Further, Executive agrees and covenants not to use for his benefit or for the benefit of
another or disclose, disseminate or distribute to another, any geologic or geophysical
information regarding the Designated Prospects during the Non-Compete Period. Failure of
the Company to provide Executive the list of Designated Prospects within fifteen days of
termination shall be deemed a waiver by the Company of this provision “c” against
Executive.
(d) SURVIVAL OF COVENANTS. Each covenant of the Executive set forth in this Article III
shall survive the termination of this Agreement and shall be construed as an agreement
independent of any other provision of this Agreement, and the existence of any claim or
cause of action of the Executive against the Company whether predicated on this Agreement
or otherwise shall not constitute a defense to the enforcement by the Company of said
covenant.
(e) REMEDIES. In the event of breach or threatened breach by the Executive of any provision
of this Article III, the Company shall be entitled to relief by temporary restraining
order, temporary injunction, or permanent injunction or otherwise, in addition to other
legal and equitable relief to which it may be entitled, including any and all monetary
damages which the Company may incur as a result of said breach, violation or threatened
breach or violation. The Company may pursue any remedy available to it concurrently or
consecutively in any order as to any breach, violation, or threatened breach or violation,
and the pursuit of one of such remedies at any time will not be deemed an election of
remedies or waiver of the right to pursue any other of such remedies as to such breach,
violation, or threatened breach or violation, or as to any other breach, violation, or
threatened breach or violation.
(f) LIMITATIONS. The obligations of confidentiality regarding Trade Secrets and geologic or
geophysical information regarding the Designated Prospects set forth in this Section 3.1
shall not apply if (i) it can be demonstrated by the Executive to have been within his
legitimate possession prior to the time of disclosure by the disclosing party, (ii) it was
in the public domain prior to disclosure, or (iii) if such disclosure comes into the public
domain through no fault of the Executive.

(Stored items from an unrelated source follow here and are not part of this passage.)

module mschdpath (
    input clk, rst_b,ld_merg,upd_mreg, input [511:0] blk, output [31:0] m0
);
    function [31:0] RtRot(input [31:0] x, input [4:0] p);
        reg [63:0] tmp; begin
        tmp = {x, x} >> p; RtRot = tmp[31:0];end
    endfunction
    function [31:0] Sgm0(input [31:0]x); begin
        Sgm0=RtRot(x,7)^RtRot(x,18)^(x>>3);end
    endfunction
    function [31:0] Sgm1(input [31:0]x); begin
        Sgm1=RtRot(x,17)^RtRot(x,19)^(x>>10);end
    endfunction
    function [31:0] Mux(input sel,input [31:0]d1,d0); begin
        Mux = (sel) ?  d1 : d0 ;end
    endfunction
    function [31:0] Word32(input [511:0]blk, input [3:0]idx); begin
        Word32 = blk[511-32*idx -:32];end
    endfunction
    wire [31:0] m[0:15];
    generate
        genvar k;
        for( k = 0; k < 16; k = k +1) begin:some_name
            if(k < 15)
                rgst #(.w(32)) i0(.clk(clk),.rst_b(rst_b),.clr(1'd0),.ld(upd_mreg),.d(Mux(ld_merg,Word32(blk,k),m[k+1])),.q(m[k]));
            else
                rgst #(.w(32)) i0(.clk(clk),.rst_b(rst_b),.clr(1'd0),.ld(upd_mreg),.d(Mux(ld_merg,Word32(blk,k),m[0] + Sgm0(m[1]) + m[9] + Sgm1(m[14]))),.q(m[k]));
        end
    endgenerate
    assign m0 = m[0];
endmodule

The Executive hereby acknowledges that the Executive’s agreement to be bound by the protective
covenants set forth in this Article III was a material inducement for the Company entering into
this Agreement and agreeing to pay the Executive the compensation and benefits set forth herein.
Further, Executive understands the foregoing restrictions may limit his or her ability to engage in
certain businesses during the period of time provided for, but acknowledges that Executive will
receive sufficiently high remuneration and other benefits under this Agreement to justify such
restriction.
ARTICLE IV
GENERAL PROVISIONS
4.1 NOTICES. all notices, requests, consents, and other communications under this Agreement shall
be in writing and shall be deemed to have been delivered on the date personally delivered or on the
date deposited in a receptacle maintained by the United States Postal Service for such purpose,
postage prepaid, by certified mail, return receipt requested, addressed to the respective parties
as follows:
IF TO THE EXECUTIVE: As set forth in EXHIBIT “A”.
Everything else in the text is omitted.